Written communications pursuant to Rule 425 under the Securities Act (17 CFR 230.425)
Soliciting material pursuant to Rule 14a-12 under the Exchange Act (17 CFR 240.14a-12)
Pre-commencement communications pursuant to Rule 14d-2(b) under the Exchange Act (17 CFR 240.14d-2(b))
Pre-commencement communications pursuant to Rule 13e-4(c) under the Exchange Act (17 CFR 240.13e-4(c))

Securities registered pursuant to Section 12(b) of the Act:

Name of Registrant Title of each class Trading Symbol Name of each exchange on which registered
American Assets Trust, Inc. Common Stock, par value $0.01 per share AAT New York Stock Exchange

Indicate by check mark whether the registrant is an emerging growth company as defined in Rule 405 of the Securities Act of 1933 (§230.405 of this chapter) or Rule 12b-2 of the Securities Exchange Act of 1934 (§240.12b-2 of this chapter).

Emerging growth company ☐

If an emerging growth company, indicate by check mark if the registrant has elected not to use the extended transition period for complying with any new or revised financial accounting standards provided pursuant to Section 13(a) of the Exchange Act. ☐

Item 5.07        Submission of Matters to a Vote of Security Holders

On June 3, 2024, American Assets Trust, Inc. (the “Company”) held its 2024 Annual Meeting of Stockholders, in which the stockholders voted on proposals as follows:

Proposal No. 1: The election of five directors, each to serve until the next annual meeting of stockholders in 2025 or until his or her successor is duly elected and qualified.
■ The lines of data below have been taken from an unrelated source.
## src/rtl/decode_sequencer.sv

```systemverilog
// Splits 64-bit fetch words into two 32-bit instructions for the decoder, halting on a zero instruction.
// Optional retired-instruction counter enabled by `define DECODE_SEQ_INSTR_COUNT_EN.
module decode_sequencer #(
    parameter int BUS_DATA_WIDTH = 64,
    parameter int ADDR_WIDTH     = 64
) (
    input  logic                        clk,
    input  logic                        reset_n,
    input  logic                        in_valid,
    output logic                        in_ready,
    input  logic [BUS_DATA_WIDTH-1:0]   in_word,
    input  logic [ADDR_WIDTH-1:0]       in_pc,
    input  logic                        flush,
    output logic                        out_valid,
    input  logic                        out_ready,
    output logic [BUS_DATA_WIDTH/2-1:0] out_instr,
    output logic [ADDR_WIDTH-1:0]       out_pc,
    output logic                        halted,
    output logic [31:0]                 instr_count
);

    localparam int IW = BUS_DATA_WIDTH / 2;

    typedef enum logic [1:0] {S_IDLE, S_LOW, S_HIGH, S_HALT} state_t;

    state_t                      r_state, w_next;
    logic [BUS_DATA_WIDTH-1:0]   r_buf;
    logic [ADDR_WIDTH-1:0]       r_buf_pc;
    logic [IW-1:0]               w_instr;
    logic                        w_zero;
    logic                        w_load;

    always_ff @(posedge clk or negedge reset_n) begin
        if (!reset_n) begin
            r_state  <= S_IDLE;
            r_buf    <= '0;
            r_buf_pc <= '0;
        end else begin
            r_state <= w_next;
            if (w_load) begin
                r_buf    <= in_word;
                r_buf_pc <= in_pc;
            end
        end
    end

    always_comb begin
        w_instr   = (r_state == S_HIGH) ? r_buf[BUS_DATA_WIDTH-1:IW] : r_buf[IW-1:0];
        w_zero    = (w_instr == '0);
        w_next    = r_state;
        in_ready  = 1'b0;
        out_valid = 1'b0;
        w_load    = 1'b0;
        case (r_state)
            S_IDLE: begin
                in_ready = 1'b1;
                if (in_valid) begin
                    w_load = 1'b1;
                    w_next = in_pc[2] ? S_HIGH : S_LOW;
                end
            end
            S_LOW: begin
                if (w_zero) begin
                    w_next = S_HALT;
                end else begin
                    out_valid = 1'b1;
                    if (out_ready) w_next = S_HIGH;
                end
            end
            S_HIGH: begin
                if (w_zero) begin
                    w_next = S_HALT;
                end else begin
                    out_valid = 1'b1;
                    // Refill while the upper half drains so consecutive words stream without a bubble.
                    in_ready  = out_ready;
                    if (out_ready) begin
                        if (in_valid) begin
                            w_load = 1'b1;
                            w_next = in_pc[2] ? S_HIGH : S_LOW;
                        end else begin
                            w_next = S_IDLE;
                        end
                    end
                end
            end
            default: w_next = S_HALT;
        endcase
        if (flush) begin
            w_next    = S_IDLE;
            in_ready  = 1'b0;
            out_valid = 1'b0;
            w_load    = 1'b0;
        end
    end

    assign out_instr = w_instr;
    assign out_pc    = (r_state == S_HIGH) ? {r_buf_pc[ADDR_WIDTH-1:3], 3'b100} : r_buf_pc;
    assign halted    = (r_state == S_HALT);

`ifdef DECODE_SEQ_INSTR_COUNT_EN
    logic [31:0] r_count;

    always_ff @(posedge clk or negedge reset_n) begin
        if (!reset_n) begin
            r_count <= '0;
        end else if (flush) begin
            r_count <= '0;
        end else if (out_valid && out_ready) begin
            r_count <= r_count + 32'd1;
        end
    end

    assign instr_count = r_count;
`else
    assign instr_count = '0;
`endif

endmodule

```

## config.mk

```make
export PLATFORM = sky130hd
export DESIGN_NAME = decode_sequencer
export DESIGN_NICKNAME = d
export VERILOG_FILES = /design/src/rtl/decode_sequencer.sv
export SDC_FILE = /design/constraint.sdc
export NUM_CORES = 1
export LEC_CHECK = 0
export CELL_PAD_IN_SITES_DETAIL_PLACEMENT = 2
export CELL_PAD_IN_SITES_GLOBAL_PLACEMENT = 2
export CORE_MARGIN = 2
export CORE_UTILIZATION = 31
export DETAILED_ROUTE_END_ITERATION = 12
export GPL_TIMING_DRIVEN = 0
export PLACE_DENSITY_LB_ADDON = 0.1
export SLEW_MARGIN = 20
export SYNTH_ARGS = -nofsm -noshare
export SYNTH_HDL_FRONTEND = slang
export SYNTH_SLANG_ARGS = --single-unit
```

## constraint.sdc

```tcl
create_clock -name clk -period 8 [get_ports clk]
set_input_delay 1.6 -clock clk [delete_from_list [all_inputs] [get_ports clk]]
set_output_delay 1.6 -clock clk [all_outputs]
set_load 0.01 [all_outputs]
```

# Word-level counts from Yosys, hierarchy flattened
# Index checks and enable logic that the tools add are counted.
# Widths: inputs -> output; s select.
[op_classes]
n_eq_ne = 6
n_mux = 22
reduce_logical = 4
[op_table]
columns = ["operator", "count"]
rows = [
  ["$logic_not 32->1", 1],
  ["$mux 32", 1],
  ["$mux 2", 8],
  ["$mux 1", 9],
  ["$ne 4x4->1 const B", 2],
  ["$pmux 2 s3", 1],
  ["$eq 2x2->1 const B", 2],
  ["$pmux 1 s2", 2],
  ["$mux 3", 1],
  ["$ne 3x3->1 const B", 1],
  ["$reduce_and 3->1", 1],
  ["$eq 2x1->1 const B", 1],
  ["$logic_not 2->1", 1],
  ["$reduce_or 2->1", 1],
]
[totals]
register_bits = 130
output_inout_bits = 131

# Logic depth before layout (Yosys ltp)
# Gate-level depths: netlist of run 1.
[logic_depth]
ltp_word = 6
depth_mapped = 10
ltp_nobuf = 7

# Least setup slack after synthesis of run 1
# Ideal clock, no wire load.
[synth_path]
path_type = "input to output"
from = "input port out_ready"
to = "output port in_ready"
arrival_ps = 2050
required_ps = 6400
setup_slack_ps = 4350
cell_stages = 3
cell_sequence = "nand2_1 -> a41oi_1 -> o21ba_2"
[synth_via]
elab_chain_cells = 3
[synth_rtl]
columns = ["element", "line_no", "text"]
rows = [
  ["start: declaration", "15", "input logic out_ready,"],
  ["$mux 1", "71", "if (w_zero) begin"],
  ["$pmux 1 s2", "54", "case (r_state)"],
  ["$mux 1", "89", "if (flush) begin"],
  ["end: declaration", "10", "output logic in_ready,"],
]
# Every way passes these cells.

# Worst setup path after layout of run 1
[layout_path]
from = "register r_state[0]"
to = "output port out_valid"
[layout_via]
elab_chain_cells = 6
word_cells_on_any_way = 8
cone_classes = "2 x eq/ne; 4 x mux; 2 x reduce/logical"
[layout_rtl]
columns = ["element", "line_no", "text"]
rows = [
  ["start: declaration", "26", "state_t r_state, w_next;"],
  ["start signal: assignment", "39", "r_state <= w_next;"],
  ["$eq 2x2->1", "48, 54", ""],
  ["$mux 32", "48", "w_instr = (r_state == S_HIGH) ? r_buf[BUS_DATA_WIDTH-1:IW] : r_buf[IW-1:0];"],
  ["$logic_not 32->1", "49", "w_zero = (w_instr == '0);"],
  ["$mux 1", "63, 71", ""],
  ["$mux 1 (*)", "--", ""],
  ["$mux 1 (*)", "89", ""],
  ["end: declaration", "14", "output logic out_valid,"],
]
# Every way passes the cells marked *; elsewhere a longest branch is shown, timed or not.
Nominee Votes For Votes Withheld
Ernest S. Rady 52,426,238 3,412,640
Thomas S. Olinger 53,777,619 2,061,259
Joy L. Schaefer 41,863,129 13,975,749
Dr. Robert S. Sullivan 46,772,924 9,065,954
Nina A. Tran 47,187,528 8,651,350

There were 1,289,831 broker non-votes and no abstentions in connection with Proposal No. 1. Each of the preceding five directors was elected to our board of directors to serve until the next annual meeting of stockholders in 2025 or until his or her respective successors are duly elected and qualified.
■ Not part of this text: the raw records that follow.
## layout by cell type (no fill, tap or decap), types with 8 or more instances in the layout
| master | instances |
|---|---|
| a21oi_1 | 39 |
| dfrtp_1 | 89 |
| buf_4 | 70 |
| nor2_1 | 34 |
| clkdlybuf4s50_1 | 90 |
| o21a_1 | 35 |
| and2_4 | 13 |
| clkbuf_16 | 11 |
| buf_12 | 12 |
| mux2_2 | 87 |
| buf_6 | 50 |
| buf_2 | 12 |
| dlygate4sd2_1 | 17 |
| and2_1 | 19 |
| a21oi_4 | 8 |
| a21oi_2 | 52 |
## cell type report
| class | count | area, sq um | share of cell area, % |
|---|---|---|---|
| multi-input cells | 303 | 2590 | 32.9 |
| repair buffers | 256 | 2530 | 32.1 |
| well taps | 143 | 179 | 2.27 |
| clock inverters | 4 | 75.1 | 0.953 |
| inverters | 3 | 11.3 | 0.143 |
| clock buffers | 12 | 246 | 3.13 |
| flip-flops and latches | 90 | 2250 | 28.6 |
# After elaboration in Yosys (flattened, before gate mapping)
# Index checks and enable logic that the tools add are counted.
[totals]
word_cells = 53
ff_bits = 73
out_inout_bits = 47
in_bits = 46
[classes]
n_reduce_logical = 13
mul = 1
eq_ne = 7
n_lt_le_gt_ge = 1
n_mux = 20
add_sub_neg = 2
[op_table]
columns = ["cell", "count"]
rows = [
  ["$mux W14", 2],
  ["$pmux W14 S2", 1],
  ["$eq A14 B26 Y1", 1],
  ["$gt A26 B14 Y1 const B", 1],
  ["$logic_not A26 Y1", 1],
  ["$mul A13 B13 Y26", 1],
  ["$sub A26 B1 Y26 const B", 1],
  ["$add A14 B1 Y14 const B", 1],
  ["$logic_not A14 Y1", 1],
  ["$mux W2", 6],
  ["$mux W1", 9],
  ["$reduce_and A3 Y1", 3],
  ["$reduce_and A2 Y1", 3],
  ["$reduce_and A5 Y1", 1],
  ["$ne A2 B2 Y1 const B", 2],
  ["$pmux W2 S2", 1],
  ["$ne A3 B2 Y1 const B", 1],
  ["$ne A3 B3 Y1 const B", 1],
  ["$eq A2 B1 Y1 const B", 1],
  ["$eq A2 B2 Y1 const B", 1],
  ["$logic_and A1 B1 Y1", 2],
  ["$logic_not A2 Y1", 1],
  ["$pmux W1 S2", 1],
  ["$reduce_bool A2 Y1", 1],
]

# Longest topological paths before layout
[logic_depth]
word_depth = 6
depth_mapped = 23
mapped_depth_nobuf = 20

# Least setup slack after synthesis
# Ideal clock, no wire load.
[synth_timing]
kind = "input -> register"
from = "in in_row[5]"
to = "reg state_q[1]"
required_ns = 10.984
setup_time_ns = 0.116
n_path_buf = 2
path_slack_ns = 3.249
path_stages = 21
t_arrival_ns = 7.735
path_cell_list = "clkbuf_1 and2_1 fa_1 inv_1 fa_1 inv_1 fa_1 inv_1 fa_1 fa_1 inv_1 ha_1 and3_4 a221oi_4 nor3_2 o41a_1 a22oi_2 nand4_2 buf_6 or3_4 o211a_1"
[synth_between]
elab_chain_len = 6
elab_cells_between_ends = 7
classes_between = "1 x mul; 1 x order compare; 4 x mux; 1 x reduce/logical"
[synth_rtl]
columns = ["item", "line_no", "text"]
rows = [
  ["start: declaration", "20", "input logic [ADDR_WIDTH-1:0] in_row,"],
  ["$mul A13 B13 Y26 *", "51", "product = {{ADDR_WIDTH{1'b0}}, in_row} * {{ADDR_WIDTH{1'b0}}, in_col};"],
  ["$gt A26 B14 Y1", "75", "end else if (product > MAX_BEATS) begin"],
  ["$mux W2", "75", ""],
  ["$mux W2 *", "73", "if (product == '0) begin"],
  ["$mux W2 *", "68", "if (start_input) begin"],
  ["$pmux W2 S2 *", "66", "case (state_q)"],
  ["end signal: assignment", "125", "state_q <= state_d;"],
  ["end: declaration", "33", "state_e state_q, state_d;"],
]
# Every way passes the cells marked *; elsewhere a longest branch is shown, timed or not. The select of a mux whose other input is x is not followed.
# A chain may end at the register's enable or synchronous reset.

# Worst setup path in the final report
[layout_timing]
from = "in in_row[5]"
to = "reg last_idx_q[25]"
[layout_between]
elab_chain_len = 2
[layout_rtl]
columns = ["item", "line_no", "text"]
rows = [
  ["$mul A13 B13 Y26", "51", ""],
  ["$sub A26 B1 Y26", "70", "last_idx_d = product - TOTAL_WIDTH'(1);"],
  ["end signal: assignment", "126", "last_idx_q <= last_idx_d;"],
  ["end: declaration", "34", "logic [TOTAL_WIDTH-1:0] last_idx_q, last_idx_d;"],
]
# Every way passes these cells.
===== config.mk =====
export PLATFORM = sky130hd
export DESIGN_NAME = alu_mac_accumulator
export DESIGN_NICKNAME = d
export VERILOG_FILES = /design/src/rtl/alu_mac_accumulator.sv
export SDC_FILE = /design/constraint.sdc
export NUM_CORES = 1
export LEC_CHECK = 0
export ABC_CLOCK_PERIOD_IN_PS = 2800
export CAP_MARGIN = 25
export CORE_MARGIN = 2
export CORE_UTILIZATION = 40
export CTS_CLUSTER_DIAMETER = 40
export DETAILED_ROUTE_END_ITERATION = 7
export GPL_ROUTABILITY_DRIVEN = 0
export PLACE_DENSITY = 0.77
export SLEW_MARGIN = 30
export SYNTH_ARGS = -nofsm -noshare
export SYNTH_HDL_FRONTEND = slang
export SYNTH_SLANG_ARGS = --single-unit

===== constraint.sdc =====
create_clock -name clk -period 2.8 [get_ports clk]
set_clock_uncertainty 0.05 [all_clocks]
set_input_delay 0.56 -clock clk [delete_from_list [all_inputs] [get_ports clk]]
set_output_delay 0.56 -clock clk [all_outputs]
set_load 0.03 [all_outputs]

===== src/rtl/alu_mac_accumulator.sv =====
// ---------------------------------------------------------------------------
// alu_mac_accumulator
//   Sums a group of unsigned product terms (from the 4x4 ALU multiplier) into
//   one ACC_W-bit accumulator. It then presents {sum, term count, overflow} and
//   holds them until a consumer handshake.
//
//   Ports
//     clk, rst_n           rising-edge clock, async active-low reset
//     clear                synchronous abort of the current group / result
//     in_valid/in_ready    term stream handshake (in_ready is combinational)
//     in_prod, in_last     term value and group-close marker
//     out_valid/out_ready  result handshake
//     out_sum, out_count   group sum and number of terms (0 when !out_valid)
//     overflow             an add of this group exceeded 2^ACC_W-1
//
//   Configuration macro: ALU_MAC_SAT_EN
//     defined   -> the accumulator saturates at 2^ACC_W-1 on overflow
//     undefined -> the accumulator wraps mod 2^ACC_W on overflow
// ---------------------------------------------------------------------------
module alu_mac_accumulator #(
    parameter int PROD_W  = 8,
    parameter int ACC_W   = 16,
    parameter int N_TERMS = 4,
    parameter int CNT_W   = 4
) (
    input  logic              clk,
    input  logic              rst_n,
    input  logic              clear,
    input  logic              in_valid,
    output logic              in_ready,
    input  logic [PROD_W-1:0] in_prod,
    input  logic              in_last,
    output logic              out_valid,
    input  logic              out_ready,
    output logic [ACC_W-1:0]  out_sum,
    output logic [CNT_W-1:0]  out_count,
    output logic              overflow
);

    localparam logic [1:0] ST_IDLE = 2'd0;
    localparam logic [1:0] ST_ACC  = 2'd1;
    localparam logic [1:0] ST_DONE = 2'd2;

    logic [1:0]       state;
    logic [ACC_W-1:0] acc;
    logic [CNT_W-1:0] cnt;
    logic             ovf;

    logic             accept;
    logic             final_term;
    logic [CNT_W-1:0] cnt_inc;
    logic [ACC_W:0]   sum_ext;
    logic             carry;
    logic [ACC_W-1:0] acc_next;

    // clear blocks acceptance in the same cycle so an aborted term never lands
    assign in_ready = !clear && (state != ST_DONE);
    assign accept   = in_valid && in_ready;

    assign cnt_inc    = cnt + CNT_W'(1);
    // Reaching N_TERMS closes the group regardless of in_last
    assign final_term = in_last || (cnt_inc == CNT_W'(N_TERMS));

    // One extra bit catches the carry out of the ACC_W-bit add
    assign sum_ext = {1'b0, acc} + {{(ACC_W + 1 - PROD_W){1'b0}}, in_prod};
    assign carry   = sum_ext[ACC_W];

`ifdef ALU_MAC_SAT_EN
    // Once saturated at all-ones, any nonzero term carries again, so the
    // value stays pinned for the rest of the group
    assign acc_next = carry ? {ACC_W{1'b1}} : sum_ext[ACC_W-1:0];
`else
    assign acc_next = sum_ext[ACC_W-1:0];
`endif

    always_ff @(posedge clk or negedge rst_n) begin
        if (!rst_n) begin
            state <= ST_IDLE;
            acc   <= '0;
            cnt   <= '0;
            ovf   <= 1'b0;
        end else if (clear) begin
            state <= ST_IDLE;
            acc   <= '0;
            cnt   <= '0;
            ovf   <= 1'b0;
        end else begin
            case (state)
                ST_IDLE, ST_ACC: begin
                    if (accept) begin
                        acc   <= acc_next;
                        cnt   <= cnt_inc;
                        ovf   <= ovf | carry;
                        state <= final_term ? ST_DONE : ST_ACC;
                    end
                end
                ST_DONE: begin
                    if (out_ready) begin
                        state <= ST_IDLE;
                        acc   <= '0;
                        cnt   <= '0;
                        ovf   <= 1'b0;
                    end
                end
                default: begin
                    state <= ST_IDLE;
                    acc   <= '0;
                    cnt   <= '0;
                    ovf   <= 1'b0;
                end
            endcase
        end
    end

    // Result fields are registered state gated by out_valid: no in->out path
    assign out_valid = (state == ST_DONE);
    assign out_sum   = out_valid ? acc : '0;
    assign out_count = out_valid ? cnt : '0;
    assign overflow  = out_valid ? ovf : 1'b0;

endmodule
$ cat src/rtl/core_ctrl_pkg.sv
// Shared constants for the core pipeline hazard/flush control.
// State encoding, the x0 register id and performance counter width.
package core_ctrl_pkg;

   localparam int PERF_W = 32;
   localparam logic [4:0] REG_ZERO = 5'd0;

   typedef enum logic [1:0] {
      ST_RUN      = 2'd0,
      ST_LU_STALL = 2'd1,
      ST_REDIRECT = 2'd2,
      ST_BAD      = 2'd3
   } hc_state_e;

   function automatic logic src_hit(
      input logic       en,
      input logic [4:0] rs,
      input logic [4:0] rd
   );
      return en && (rs == rd);
   endfunction

endpackage

$ cat src/rtl/hazard_flush_ctrl_perf.sv
// Wrap-around event counter with synchronous clear.
// Used for the stall-cycle and redirect-event statistics.
module perf_counter
   import core_ctrl_pkg::*;
#(
   parameter int W = PERF_W
) (
   input  logic         clk,
   input  logic         clr_i,
   input  logic         en_i,
   output logic [W-1:0] count_o
);

   logic [W-1:0] cnt_q;

   always_ff @(posedge clk) begin
      if (clr_i) begin
         cnt_q <= '0;
      end else if (en_i) begin
         cnt_q <= cnt_q + W'(1);
      end
   end

   assign count_o = cnt_q;

endmodule

$ cat src/rtl/hazard_flush_ctrl.sv
// Load-use stall and branch-redirect flush control for the 5-stage core.
// Controls are combinational from state; only state and counters are flopped.
module hazard_flush_ctrl
   import core_ctrl_pkg::*;
#(
   parameter int LOAD_USE_BUBBLES = 1,
   parameter int FLUSH_CYCLES     = 1
) (
   input  logic              clk,
   input  logic              rst,
   input  logic [4:0]        IF_ID_Rs1,
   input  logic [4:0]        IF_ID_Rs2,
   input  logic              Use_Rs1,
   input  logic              Use_Rs2,
   input  logic              ID_EX_MemRead,
   input  logic [4:0]        ID_EX_Rd,
   input  logic              EX_Redirect,
   output logic              PC_Stall,
   output logic              IF_ID_Stall,
   output logic              IF_ID_Flush,
   output logic              ID_EX_Flush,
   output logic [1:0]        Hc_State,
   output logic [PERF_W-1:0] Stall_Count,
   output logic [PERF_W-1:0] Flush_Count
);

   localparam logic [2:0] BC_INIT = 3'(LOAD_USE_BUBBLES - 1);
   localparam logic [2:0] FC_INIT = 3'(FLUSH_CYCLES - 1);

   hc_state_e  state_q, state_d;
   logic [2:0] bcnt_q, bcnt_d;
   logic [2:0] fcnt_q, fcnt_d;
   logic       lu;
   logic       redir_acc;

   assign lu = ID_EX_MemRead && (ID_EX_Rd != REG_ZERO) &&
               (src_hit(Use_Rs1, IF_ID_Rs1, ID_EX_Rd) ||
                src_hit(Use_Rs2, IF_ID_Rs2, ID_EX_Rd));

   always_comb begin
      state_d     = state_q;
      bcnt_d      = bcnt_q;
      fcnt_d      = fcnt_q;
      PC_Stall    = 1'b0;
      IF_ID_Stall = 1'b0;
      IF_ID_Flush = 1'b0;
      ID_EX_Flush = 1'b0;
      redir_acc   = 1'b0;
      if (rst) begin
         IF_ID_Flush = 1'b1;
         ID_EX_Flush = 1'b1;
         state_d     = ST_RUN;
         bcnt_d      = '0;
         fcnt_d      = '0;
      end else if (EX_Redirect && (state_q != ST_BAD)) begin
         IF_ID_Flush = 1'b1;
         ID_EX_Flush = 1'b1;
         redir_acc   = 1'b1;
         bcnt_d      = '0;
         if (FLUSH_CYCLES > 1) begin
            state_d = ST_REDIRECT;
            fcnt_d  = FC_INIT;
         end else begin
            state_d = ST_RUN;
         end
      end else begin
         unique case (state_q)
            ST_RUN: begin
               if (lu) begin
                  PC_Stall    = 1'b1;
                  IF_ID_Stall = 1'b1;
                  ID_EX_Flush = 1'b1;
                  if (LOAD_USE_BUBBLES > 1) begin
                     state_d = ST_LU_STALL;
                     bcnt_d  = BC_INIT;
                  end
               end
            end
            // ID/EX already holds a bubble here, so lu is not re-evaluated
            ST_LU_STALL: begin
               PC_Stall    = 1'b1;
               IF_ID_Stall = 1'b1;
               ID_EX_Flush = 1'b1;
               bcnt_d      = bcnt_q - 3'd1;
               if (bcnt_q == 3'd1) state_d = ST_RUN;
            end
            ST_REDIRECT: begin
               IF_ID_Flush = 1'b1;
               fcnt_d      = fcnt_q - 3'd1;
               if (fcnt_q == 3'd1) state_d = ST_RUN;
            end
            default: state_d = ST_RUN;
         endcase
      end
   end

   always_ff @(posedge clk) begin
      if (rst) begin
         state_q <= ST_RUN;
         bcnt_q  <= '0;
         fcnt_q  <= '0;
      end else begin
         state_q <= state_d;
         bcnt_q  <= bcnt_d;
         fcnt_q  <= fcnt_d;
      end
   end

   assign Hc_State = state_q;

   perf_counter #(.W(PERF_W)) u_stall_cnt (
      .clk     (clk),
      .clr_i   (rst),
      .en_i    (PC_Stall && !rst),
      .count_o (Stall_Count)
   );

   perf_counter #(.W(PERF_W)) u_flush_cnt (
      .clk     (clk),
      .clr_i   (rst),
      .en_i    (redir_acc),
      .count_o (Flush_Count)
   );

endmodule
Proposal No. 2: The ratification of the appointment Ernst & Young LLP as the Company’s independent registered public accounting firm for the year ending December 31, 2024.

Votes For Votes Against Abstentions
56,460,667 656,002 12,040

There were no broker non-votes in connection with Proposal No. 2.

Proposal No. 3: An advisory resolution to approve the Company’s executive compensation for the fiscal year ended December 31, 2023.

Votes For Votes Against Abstentions
51,303,856 4,506,185 28,837

There were 1,289,831 broker non-votes in connection with Proposal No. 3.

Proposal No. 4: An advisory determination of the frequency of future advisory votes on the Company’s executive compensation.

One Year Two Years Three Years Abstentions
54,714,849 3,767 1,034,985 85,277

There were 1,289,831 broker non-votes in connection with Proposal No 4. Based on these results, the Company’s Board of Directors has determined that the Company will hold an advisory vote on executive compensation every year.

SIGNATURES

Pursuant to the requirements of the Securities Exchange Act of 1934, the registrant has duly caused this report to be signed on its behalf by the undersigned hereunto duly authorized.

American Assets Trust, Inc.
By: /s/ Adam Wyll
Adam Wyll
President and Chief Operating Officer
June 3, 2024

EXHIBIT INDEX

Exhibit Number Exhibit Description
104 Cover Page Interactive Data File (the cover page XBRL tags are embedded within the Inline XBRL document).